Citation87 S.E.2d 749,197 Va. 80
Decision Date13 June 1955
Docket NumberNo. 4368,4368
PartiesHAN SAY NAIM v. RUBY ELAINE NAIM. Record
CourtSupreme Court of Virginia

David Carliner and Stant & Mirman, for the appellant.

Bangel, Bangel & Bangel, for the appellee.

J. Lindsay Almond, Jr., Attorney General; C. F. Hicks, Assistant Attorney General and R. D. McIlwaine, III, Assistant Attorney General, amici curiae.

JUDGE: BUCHANAN

BUCHANAN, J., delivered the opinion of the court.

This is an appeal from a decree of the court below holding the marriage between the appellant and the appellee to be void under § 20-54 of the Code of Virginia, 1950, which is part of 'An ACT to preserve racial integrity,' enacted by the General Assembly and approved March 20, 1924 (Acts 1924, ch. 371).

The material facts are not in dispute. The suit was brought by the appellee, who is a white person, duly domiciled in Virginia. The appellant is a Chinese and was a non-resident of the State at the time of the institution of the suit. On June 26, 1952, they left Virginia to be married in North Carolina. They were married in that State and immediately returned to Norfolk, Virginia, where they lived together as husband and wife. It is conceded that they left Virginia to be married in North Carolina for the purpose of evading the Virginia law which forbade their marriage.

The Virginia statute, § 20-54, in effect at the time of the marriage, is as follows:

'It shall hereafter be unlawful for any white person in this State to marry any save a white person, or a person with no other admixture of blood than white and American Indian. For the purpose of this chapter, the term 'white person' shall apply only to such person as has no trace whatever of any blood other than Caucasian; but persons who have one-sixteenth or less of the blood of the American Indian and have no other non-Caucasic blood shall be deemed to be white persons. All laws heretofore passed and now in effect regarding the intermarriage of white and colored persons shall apply to marriages prohibited by this chapter.'

Virginia statutes regarding the intermarriage of white and colored persons in effect at the date of the marriage, and now in effect, provide that all marriages between a white person and a colored person shall be absolutely void (§ 20-57); that if a white person and a colored person go out of the State for the purpose of being married and with the intention of returning, and after being married return and reside here, and cohabit as man and wife, they shall be punished as provided in § 20-59, and the marriage shall be governed by the same law as if it had been solemnized in this State. Section 20-59 provides that they shall be guilty of a felony and confined in the penitentiary for not less than one nor more than five years. *

As stated in appellant's brief, the only question at issue is whether the marriage of the appellant and appellee could be annulled on the ground of their racial ineligibility to marry one another.

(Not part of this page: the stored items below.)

==> src/rtl/hak_pkg.sv <==
package hak_pkg;
    localparam int MODE_W    = 2;
    localparam int STYLE_BIT = 0;
    localparam int N_STRB    = 3;

    typedef struct packed {
        logic              pol;
        logic [MODE_W-1:0] mode;
    } cfg_t;

    typedef struct packed {
        logic rd;
        logic wr;
        logic ac;
    } strb_t;
endpackage

==> src/rtl/hak_sync.sv <==
module hak_sync #(
    parameter int W      = 3,
    parameter int STAGES = 2
) (
    input  logic         clk,
    input  logic         rst_n,
    input  logic [W-1:0] din,
    output logic [W-1:0] dout
);
    localparam int LAST = STAGES - 1;

    logic [STAGES-1:0][W-1:0] chain_d, chain_q;

    always_comb begin
        chain_d[0] = din;
        for (int i = 1; i < STAGES; i++) begin
            chain_d[i] = chain_q[i-1];
        end
    end

    always_ff @(posedge clk) begin
        if (!rst_n) chain_q <= '0;
        else        chain_q <= chain_d;
    end

    assign dout = chain_q[LAST];
endmodule

==> src/rtl/hak_cfg.sv <==
module hak_cfg
    import hak_pkg::*;
(
    input  logic              clk,
    input  logic              rst_n,
    input  logic              strap_pol,
    input  logic              strap_sel,
    input  logic              we,
    input  logic [MODE_W-1:0] wdata,
    output cfg_t              cfg
);
    cfg_t cfg_d, cfg_q;

    always_comb begin
        cfg_d = cfg_q;
        if (!rst_n) begin
            cfg_d.pol             = strap_pol;
            cfg_d.mode            = '0;
            cfg_d.mode[STYLE_BIT] = ~(strap_pol ^ strap_sel);
        end else if (we) begin
            cfg_d.mode = wdata;
        end
    end

    always_ff @(posedge clk) begin
        cfg_q <= cfg_d;
    end

    assign cfg = cfg_q;


    mode_load_chk: assert property (@(posedge clk) disable iff (!rst_n)
        !we |=> $stable(cfg_q.mode));
endmodule

==> src/rtl/hak_resp.sv <==
module hak_resp
    import hak_pkg::*;
(
    input  logic  clk,
    input  logic  rst_n,
    input  strb_t strb,
    input  logic  rbuf_valid,
    input  logic  wbuf_full,
    input  logic  wr_busy,
    input  logic  ready_style,
    input  logic  pol_lvl,
    output logic  ack_out
);
    typedef struct packed {
        logic ack;
    } resp_t;

    resp_t st_d, st_q;
    logic  rd_ok, wr_ok, pass, act;

    always_comb begin
        rd_ok = rbuf_valid & ~wr_busy;
        wr_ok = ~wbuf_full & ~wr_busy;
        pass  = (~strb.rd | rd_ok) & (~strb.wr | wr_ok);
        if (ready_style) act = strb.ac | pass;
        else             act = strb.ac | ((strb.rd | strb.wr) & pass);
        st_d.ack = rst_n ? (act ^ ~pol_lvl) : ~pol_lvl;
    end

    always_ff @(posedge clk) begin
        st_q <= st_d;
    end

    assign ack_out = st_q.ack;
endmodule

==> src/rtl/host_ack_gen.sv <==
module host_ack_gen
    import hak_pkg::*;
#(
    parameter int SYNC_STAGES = 2
) (
    input  logic       clk,
    input  logic       rst_n,
    input  logic       strap_pol,
    input  logic       strap_sel,
    input  logic       hst_rd,
    input  logic       hst_wr,
    input  logic       hst_addr_cyc,
    input  logic       rbuf_valid,
    input  logic       wbuf_full,
    input  logic       wr_busy,
    input  logic       cfg_we,
    input  logic [1:0] cfg_wdata,
    output logic [1:0] cfg_mode,
    output logic       cfg_pol,
    output logic       ack_out
);
    strb_t raw_s, sync_s;
    cfg_t  cfg;
    logic  pol_lvl;

    assign raw_s = '{rd: hst_rd, wr: hst_wr, ac: hst_addr_cyc};

    hak_sync #(.W(N_STRB), .STAGES(SYNC_STAGES)) i_sync (
        .clk  (clk),
        .rst_n(rst_n),
        .din  (raw_s),
        .dout (sync_s)
    );

    hak_cfg i_cfg (
        .clk      (clk),
        .rst_n    (rst_n),
        .strap_pol(strap_pol),
        .strap_sel(strap_sel),
        .we       (cfg_we),
        .wdata    (cfg_wdata),
        .cfg      (cfg)
    );

    assign pol_lvl = rst_n ? cfg.pol : strap_pol;

    hak_resp i_resp (
        .clk        (clk),
        .rst_n      (rst_n),
        .strb       (sync_s),
        .rbuf_valid (rbuf_valid),
        .wbuf_full  (wbuf_full),
        .wr_busy    (wr_busy),
        .ready_style(cfg.mode[STYLE_BIT]),
        .pol_lvl    (pol_lvl),
        .ack_out    (ack_out)
    );

    assign cfg_mode = cfg.mode;
    assign cfg_pol  = cfg.pol;


    ack_idle_chk: assert property (@(posedge clk) disable iff (!rst_n)
        (!cfg.mode[STYLE_BIT] && !sync_s.rd && !sync_s.wr && !sync_s.ac)
        |=> ack_out == ~cfg_pol);


    rd_wait_chk: assert property (@(posedge clk) disable iff (!rst_n)
        (sync_s.rd && !sync_s.ac && !rbuf_valid) |=> ack_out == ~cfg_pol);


    ready_wait_chk: assert property (@(posedge clk) disable iff (!rst_n)
        (cfg.mode[STYLE_BIT] && sync_s.wr && wbuf_full && !sync_s.ac)
        |=> ack_out == ~cfg_pol);


    addr_cyc_chk: assert property (@(posedge clk) disable iff (!rst_n)
        sync_s.ac |=> ack_out == cfg_pol);


    pol_hold_chk: assert property (@(posedge clk) disable iff (!rst_n)
        cfg_we |=> $stable(cfg_pol));
endmodule

==> config.mk <==
export PLATFORM = sky130hd
export DESIGN_NAME = host_ack_gen
export DESIGN_NICKNAME = d
export VERILOG_FILES = /design/src/rtl/hak_pkg.sv /design/src/rtl/hak_sync.sv /design/src/rtl/hak_cfg.sv /design/src/rtl/hak_resp.sv /design/src/rtl/host_ack_gen.sv
export SDC_FILE = /design/constraint.sdc
export NUM_CORES = 1
export LEC_CHECK = 0
export BUFFER_PORTS_ARGS = -buffer_cell sky130_fd_sc_hd__buf_4
export CORE_AREA = 8 8 45 47
export DETAILED_ROUTE_END_ITERATION = 6
export DIE_AREA = 0 0 53 55
export SLEW_MARGIN = 20
export SYNTH_ARGS = -nofsm -noshare
export SYNTH_HDL_FRONTEND = slang
export SYNTH_SLANG_ARGS = --single-unit
==> constraint.sdc <==
create_clock -name clk -period 1.6 [get_ports clk]
set_input_delay 0.16 -clock clk [delete_from_list [all_inputs] [get_ports clk]]
set_output_delay 0.16 -clock clk [all_outputs]
set_load 0.02 [all_outputs]
==> flow_metrics.py, run 1 <==
metrics = {
    "place": {
        "port_buffers": 16,
        "routabilityCongestion": 0.752,
    },
    "clock_network": {
        "cts_resized": 0,
        "cts_max_level": 1,
        "cts_buffer_depth": 2,
        "ctsRootBufferMaster": "clkbuf_4",
        "post-cts-setup-buffers": 0,
        "cts_sinks": 10,
        "hold_buffers": 0,
        "path_clk_slew_ns": 0.06,
        "clk_latency_ns": 0.26,
        "cts_buffers": 3,
        "cts_tree": "built",
    },
    "finish": {
        "nets": 65,
        "drive_gt1_frac": 0.373,
        "fillers": 145,
        "antennaDiodeCount": 0,
        "syn2layout_area_growth_pct": 43.1,
        "seqCellArea_sq_um": 210,
        "mostFrequentLayoutCells": "16 x buf_4, 9 x dfxtp_1, 7 x and2_1, 3 x nor2b_1, 3 x clkbuf_4",
        "layout_commonest_cell": "buf_4",
        "multiInputGateArea_sq_um": 139,
    },
    "timing": {
        "final-setup-viol-count": 0,
        "skew_ns": 0.00952,
        "setup_tns_ns": 0,
        "maxSlewViolCount": 0,
        "hold_viol_final": 0,
        "rsz0062_at_grt": "no",
        "fin_crit_ns": 1.21,
        "maxSlewHeadroom": 0.712,
        "max_freq_mhz": 830,
        "fin_crit_sh": 0.753,
        "holdWs_ns": 0.104,
        "tightest_slew_ns": 0.432,
    },
    "yosys": {
        "ys_seq_area_frac": 0.583,
        "synth.net_count": 46,
        "avgSynthCellArea_sq_um": 10.9,
        "netlist_area_sq_um": 360,
        "ys_ff_latch": 10,
        "yosysWarnings": 0,
        "synth_cell_types": 17,
        "synthCells": 33,
    },
    "pwr": {
        "power_density_mw_per_mm2": 1030,
        "p_comb_frac": 0.152,
        "sw_frac_of_total": 0.220,
        "p_leak_nw": 0.235,
        "ir_drop_mv": 0.328,
        "switching_power_mw": 0.117,
        "p_int_mw": 0.413,
        "seqPwrFrac": 0.524,
        "clockPowerShare": 0.324,
    },
    "detailed_routing": {
        "drt-wirelength-per-cell_microns": 10.1,
        "drt_iter0_drc": 4,
        "ant_nets": 0,
        "vias_per_cell": 4.19,
        "drc": 0,
        "dr.pass1.iters": 4,
        "vias": 281,
        "wirelength_microns": 675,
    },
    "floorplanning": {
        "core_area_sq_mm": 0.00138,
        "die_area_sq_mm": 0.00292,
        "die_height_microns": 55,
        "rows": 14,
        "ios": 17,
        "die_x_microns": 53,
        "initial_core_util": 0.260,
    },
    "global_routing": {
        "grt_max_degree": 14,
        "overflow": 0,
        "grt_pass1_vias": 261,
        "grtUsageTotal": 0.0521,
        "grt_pass1_wl_microns": 1100,
        "antenna_found_initial": 0,
    },
    "worst_setup_path": {
        "cp-start-kind": "register",
        "endpoint_kind": "register",
        "crit_fanout": 2,
        "arrival_ns": 1.39,
        "critical_path_class": "reg -> reg",
        "cp.required_ns": 1.79,
    },
    "job": {
        "maxCapViolations": 0,
    },
    "worst_hold_path": {
        "hold_class": "in -> reg",
    },
    "status": {
        "status": "complete, no violations",
    },
}
-- state kept, by name, indices dropped and copies added (netlist names) --
signal / flops
i_cfg.cfg: 3
i_sync.chain_d: 3
i_resp.ack_out: 1
i_sync.dout: 3
-- layout make-up --
cell class	instances	share of cell area
Clock buffer	4	0.0510
Multi-Input combinational cell	21	0.269
Sequential cell	10	0.408
Tap cell	16	0.0388
Timing Repair Buffer	16	0.233
-- worst paths after layout --
kind	startpoint	to	slack, ns	cells past startpoint
max	i_sync.dout[2]	i_resp.ack_out	0.39	4
min	hst_addr_cyc	i_sync.chain_d[3]	0.10	2
max reg2reg	i_sync.dout[2]	i_resp.ack_out	0.39	4
min reg2reg	i_sync.chain_d[5]	i_sync.dout[2]	0.43	1
-- worst max-delay path, cell delays in order (launching register included) --
cell,delay [ns]
dfxtp_1,0.31
nor2b_1,0.13
a2111oi_1,0.07
or4_1,0.47
a31oi_1,0.16
-- cells in the mapped netlist --
master     instances  area, sq um
or4_1              1         7.51
dfxtp_1            9          180
a21o_1             1         7.51
nor2_1             1         3.75
o31ai_1            1         7.51
mux2i_1            1         10.0
a31oi_1            1         6.26
o21ai_0            1         5.00
and2_1             7         43.8
buf_4              1         7.51
nand2_1            1         3.75
a2111oi_1          1         10.0
nand2b_1           1         6.26
nor2b_1            3         18.8
edfxtp_1           1         30.0
xor2_1             1         8.76
clkbuf_1           1         3.75
-- kinds of logic after synthesis --
family	count (synthesis)	share of synthesized area
simple gates	14	0.233
buf+inv	2	0.0312
mux	1	0.0278
compound gates	5	0.101
xor+xnor	1	0.0243
flops	10	0.583
-- per-stage QoR --
stage          total power, mW  instance area, sq um  setup slack (ns)  instances   util
6_report                 0.530                   515             0.395         67  0.373
5_1_grt                  0.564                   515             0.273         67  0.373
4_1_cts                  0.543                   515             0.380         67  0.373
3_5_place_dp             0.366                   489             0.382         63  0.354
3_3_place_gp             0.365                   489             0.419         63  0.354
2_1_floorplan            0.326                   360             0.446         33      -
-- power groups by stage --
stage                     clock, mW  sequential [mW]  combinational, mW
after detailed placement          0            0.284             0.0817
final                         0.172            0.278             0.0807
after floorplan                   0            0.291             0.0345
after CTS                     0.183            0.278             0.0819
after global routing          0.195            0.281             0.0887
after global placement            0            0.284             0.0808
-- per-layer routing --
metal	global-route usage	vias to the layer above	routed length, microns
met5	0	-	0
li1	-	147	-
met3	0.0374	0	71
met4	0.0388	0	0
met1	0.0492	124	271
met2	0.0781	10	333
Note: power is estimated with default switching activity, not from simulation.
==> inputs of run 2 (changes only) <==
Clock period 1.6 ns to 1.1 ns, I/O delays scaled along.
==> run 2 against run 1 <==
The run now ends with negative setup slack left. Global-route usage up 0.38 points. Sequential cell count unchanged. Non-clock buffer count up 1. Sequential power up 45%. Fmax about the same. Power up 49%. Largest power group unchanged. Core utilization up 1.7 points. Critical path depth unchanged.
==> flow_metrics.py, run 2 (same netlist as run 1, synthesis figures left out) <==
metrics = {
    "worst_setup_path": {
        "crit_path_start": "i_sync.dout[2]",
        "endpoint_kind": "register",
        "rrSetupSlack_ns": -0.11,
        "cp-start-kind": "register",
        "arrival_ns": 1.39,
        "crit_fanout": 2,
        "cp.required_ns": 1.28,
        "critical_path_class": "reg -> reg",
        "reg2reg_from": "i_sync.dout[2]",
    },
    "finish": {
        "layout_commonest_cell": "buf_4",
        "final_core_util": 0.390,
        "mostFrequentLayoutCells": "17 x buf_4, 8 x dfxtp_1, 7 x and2_1, 3 x clkbuf_4, 2 x nor2b_1",
        "fillers": 146,
        "seqCellArea_sq_um": 211,
        "drive_gt1_frac": 0.462,
        "finalNonFillerCells": 68,
        "nets": 66,
        "multiInputGateArea_sq_um": 154,
        "antennaDiodeCount": 0,
        "syn2layout_area_growth_pct": 49.7,
    },
    "timing": {
        "tightest_slew_ns": 0.311,
        "setup_slack_ns": -0.106,
        "maxSlewHeadroom": 0.792,
        "final-setup-viol-count": 1,
        "setup_tns_ns": -0.106,
        "holdWs_ns": 0.0513,
        "rsz0062_at_grt": "yes",
        "fin_crit_ns": 1.21,
        "maxSlewViolCount": 0,
        "hold_viol_final": 0,
        "fin_crit_sh": 1.10,
        "max_freq_mhz": 829,
        "skew_ns": 0.00556,
    },
    "pwr": {
        "power_density_mw_per_mm2": 1470,
        "seqPwrFrac": 0.510,
        "sw_frac_of_total": 0.231,
        "p_comb_frac": 0.163,
        "p_leak_nw": 0.243,
        "switching_power_mw": 0.183,
        "ir_drop_mv": 0.466,
        "clockPowerShare": 0.327,
        "p_int_mw": 0.609,
    },
    "global_routing": {
        "antenna_found_initial": 0,
        "grtUsageTotal": 0.0560,
        "grt_pass1_vias": 266,
        "overflow": 0,
        "grt_max_degree": 14,
        "grt_pass1_wl_microns": 1100,
    },
    "floorplanning": {
        "die_x_microns": 53,
        "rows": 14,
        "die_height_microns": 55,
        "core_area_sq_mm": 0.00138,
        "ios": 17,
        "die_area_sq_mm": 0.00292,
        "initial_core_util": 0.260,
    },
    "detailed_routing": {
        "dr.pass1.iters": 2,
        "drt-wirelength-per-cell_microns": 10.5,
        "wirelength_microns": 711,
        "drc": 0,
        "drt_iter0_drc": 1,
        "vias": 284,
        "vias_per_cell": 4.18,
        "ant_nets": 0,
    },
    "clock_network": {
        "cts_buffer_depth": 2,
        "cts_tree": "built",
        "ctsRootBufferMaster": "clkbuf_4",
        "clk_latency_ns": 0.26,
        "hold_buffers": 0,
        "path_clk_slew_ns": 0.07,
        "cts_max_level": 1,
        "cts_buffers": 3,
        "cts_sinks": 10,
        "post-cts-setup-buffers": 0,
    },
    "worst_hold_path": {
        "min_from": "hst_addr_cyc",
        "hold_class": "in -> reg",
    },
    "job": {
        "maxCapViolations": 0,
    },
    "status": {
        "status": "complete, but fails checks",
        "violations": "negative setup slack",
    },
    "place": {
        "port_buffers": 16,
        "dp_cells": 64,
        "routabilityCongestion": 0.739,
    },
}
==> run 2: critical path, stage by stage, from the launching register on <==
cell	delay, ns
dfxtp_2	0.33
nor2b_4	0.14
a2111oi_2	0.05
or4_1	0.47
a31oi_1	0.14
==> run 2: area by class of cell <==
class / count / area share
multi-input cells: 21 / 0.285
well taps: 16 / 0.0371
repair buffers: 17 / 0.237
clock buffers: 4 / 0.0487
flip-flops and latches: 10 / 0.392
==> run 2: per-stage QoR <==
stage | power, mW | area [sq um] | setup slack [ns]
2_1_floorplan | 0.474 | 360 | -0.0539
3_3_place_gp | 0.535 | 497 | -0.0808
3_5_place_dp | 0.537 | 497 | -0.136
4_1_cts | 0.807 | 524 | -0.108
5_1_grt | 0.840 | 539 | -0.173
6_report | 0.792 | 539 | -0.106
==> run 2: per-layer routing <==
layer	share of wire	track usage	up-vias
met4	0.014	0.0776	0
met5	0	0	-
met2	0.50	0.0781	8
met1	0.39	0.0507	126
met3	0.097	0.0294	2
li1	-	-	148
==> run 2: worst paths after layout <==
| kind | end | depth (start not counted) |
|---|---|---|
| setup reg to reg | i_resp.ack_out | 4 |
| hold reg to reg | i_sync.dout[2] | 1 |
| hold / removal | i_sync.chain_d[3] | 2 |
| setup / recovery | i_resp.ack_out | 4 |
==> run 2: what timing repair did <==
item | CTS | global route
gates resized for setup | 1 | 4
endpoints found under the setup margin | 1 | 1
pin swaps | 1 | 0
gates cloned | 0 | 0
==> run 2: power groups by stage <==
| stage | clock (mW) | combinational [mW] | sequential (mW) |
|---|---|---|---|
| finish | 0.259 | 0.129 | 0.404 |
| global route | 0.290 | 0.142 | 0.407 |
| CTS | 0.277 | 0.126 | 0.404 |
| detailed placement | 0 | 0.125 | 0.411 |
| global placement | 0 | 0.124 | 0.411 |
| floorplan | 0 | 0.0501 | 0.424 |
==> inputs of run 3 (changes only) <==
Settings changed: PLACE_DENSITY from default to 0.51.
==> run 3 against run 2 <==
The run still ends with negative setup slack left. Cell area is 1.4% higher. Clock skew is 0.0047 ns higher. Critical path depth stayed put. Worst hold slack better by 0.0096 ns. Die area stayed put. Register-to-register slack better by 0.03 ns. Combinational power is 4% higher. Non-clock buffer count is 1 higher. Setup slack better by 0.029 ns.
==> flow_metrics.py, run 3 (same netlist as run 1, synthesis figures left out) <==
metrics = {
    "worst_setup_path": {
        "crit_path_start": "i_sync.dout[2]",
        "endpoint_kind": "register",
        "rrSetupSlack_ns": -0.08,
        "crit_fanout": 2,
        "reg2reg_from": "i_sync.dout[2]",
        "cp.required_ns": 1.30,
        "cp-start-kind": "register",
        "critical_path_class": "reg -> reg",
        "arrival_ns": 1.37,
    },
    "floorplanning": {
        "initial_core_util": 0.260,
        "core_area_sq_mm": 0.00138,
        "die_area_sq_mm": 0.00292,
        "die_x_microns": 53,
        "rows": 14,
        "ios": 17,
        "die_height_microns": 55,
    },
    "detailed_routing": {
        "top_layer": "met3",
        "wl_met1_microns": 302,
        "vias": 297,
        "wl_met3_microns": 93,
        "dr.pass1.iters": 2,
        "wirelength_microns": 709,
        "ant_nets": 0,
        "wl_met2_microns": 313,
        "drc": 0,
        "vias_per_cell": 4.30,
        "drt-wirelength-per-cell_microns": 10.3,
        "drt_iter0_drc": 3,
    },
    "finish": {
        "stdcell_area_sq_um": 547,
        "final_core_util": 0.395,
        "seqCellArea_sq_um": 211,
        "mostFrequentLayoutCells": "18 x buf_4, 8 x dfxtp_1, 7 x and2_1, 3 x clkbuf_4, 2 x nor2b_1",
        "antennaDiodeCount": 0,
        "layout_commonest_cell": "buf_4",
        "fillers": 132,
        "multiInputGateArea_sq_um": 154,
        "finalNonFillerCells": 69,
        "drive_gt1_frac": 0.472,
        "nets": 67,
        "syn2layout_area_growth_pct": 51.7,
    },
    "global_routing": {
        "antenna_found_initial": 0,
        "grt_pass1_wl_microns": 1130,
        "grtUsageTotal": 0.0537,
        "grt_max_degree": 14,
        "overflow": 0,
        "grt_pass1_vias": 310,
    },
    "pwr": {
        "p_leak_nw": 0.248,
        "finalPower_mw": 0.797,
        "ir_drop_mv": 0.546,
        "power_density_mw_per_mm2": 1460,
    },
    "clock_network": {
        "cts_sinks": 10,
        "hold_buffers": 0,
        "clk_latency_ns": 0.26,
        "ctsRootBufferMaster": "clkbuf_4",
        "post-cts-setup-buffers": 0,
        "cts_buffers": 3,
        "cts_tree": "built",
        "cts_buffer_depth": 2,
        "cts_max_level": 1,
        "path_clk_slew_ns": 0.07,
    },
    "timing": {
        "fin_crit_sh": 1.07,
        "fin_crit_ns": 1.18,
        "setup_slack_ns": -0.0774,
        "maxSlewViolCount": 0,
        "max_freq_mhz": 849,
        "tightest_slew_ns": 0.324,
        "holdWs_ns": 0.0609,
        "skew_ns": 0.0102,
        "hold_viol_final": 0,
        "maxSlewHeadroom": 0.783,
        "final-setup-viol-count": 1,
        "rsz0062_at_grt": "yes",
        "setup_tns_ns": -0.0774,
    },
    "job": {
        "maxCapViolations": 0,
    },
    "place": {
        "routabilityCongestion": 0.649,
        "place_area_sq_um": 504,
        "post-place-ws_ns": -0.122,
        "place_hpwl_microns": 550,
        "dp_cells": 65,
        "port_buffers": 16,
    },
    "worst_hold_path": {
        "hold_class": "in -> reg",
        "min_from": "hst_addr_cyc",
    },
    "status": {
        "violations": "negative setup slack",
        "status": "complete, but fails checks",
    },
}
-- run 3: changes by cell type in the layout (fill, tap and decap cells not counted) --
| cell | change |
|---|---|
| buf_4 | +1 |
-- run 3: layout make-up --
cell class,instances,area share
Clock buffer,4,0.0481
Multi-Input combinational cell,21,0.281
Sequential cell,10,0.387
Tap cell,16,0.0366
Timing Repair Buffer,18,0.247
-- run 3: final timing paths --
check | endpoint | depth (start not counted)
hold reg to reg | i_sync.dout[0] | 1
setup / recovery | i_resp.ack_out | 4
hold / removal | i_sync.chain_d[3] | 2
setup reg to reg | i_resp.ack_out | 4
-- run 3: layer usage --
layer | track usage | vias up
li1 | - | 152
met1 | 0.0490 | 133
met2 | 0.0801 | 12
met3 | 0.0428 | 0
met4 | 0.0388 | 0
met5 | 0 | -
-- run 3: critical path, cell delays in order, from the launching register on --
cell       delay (ns)
dfxtp_2          0.32
nor2_2           0.13
a2111oi_2        0.07
or4_1            0.47
a31oi_1          0.13
-- run 3: report_power, final --
part	internal (mW)	switching [mW]	total [mW]
logic	0.0795	0.0550	0.134
registers	0.394	0.00951	0.404
clock network	0.140	0.119	0.259
total	0.614	0.184	0.797
-- run 3: timing repair --
item / in CTS / in global routing
pin swaps: 1 / 0
setup endpoints to repair: 1 / 1
gates resized for setup: 5 / 0
hold endpoints to repair: 0 / 0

The first assignment of error charges that the trial court was constitutionally without the power to annul the marriage on the basis of race; in other words, that the court did not have requisite potential jurisdiction. This argument seems to be in anticipation of a contention that was not made by the Commonwealth, which appears amicus curiae, the appellee not appearing on this appeal. We said in Pretlow v. Pretlow, 177 Va. 524, 548-9, 14 S.E. (2d) 381, 387, that 'annulment rests within the inherent power of equity;' but of course if the Federal Constitutions forbids the enforcement of the statute under which the court acted, it likewise forbids the enforcement of the same prohibition by independent judicial action. 'A State acts by its legislative, its executive or its judicial authorities. It can act in no other way. ' Ex Parte Virginia, 100 U.S. 339, 347, 25 L.ed. 676, 679. 'The judicial act of the highest court of the state, in authoritatively construing and enforcing its laws, is the act of the state. ' Twining v. New Jersey, 211 U.S. 78, 29 S.Ct. 14, 53 L.ed. 97; Shelley v. Kraemer, 334 U.S. 1, 15, 68 S.Ct. 836, 842-3, 92 L.ed. 1161, 3 A.L.R. (2d) 441.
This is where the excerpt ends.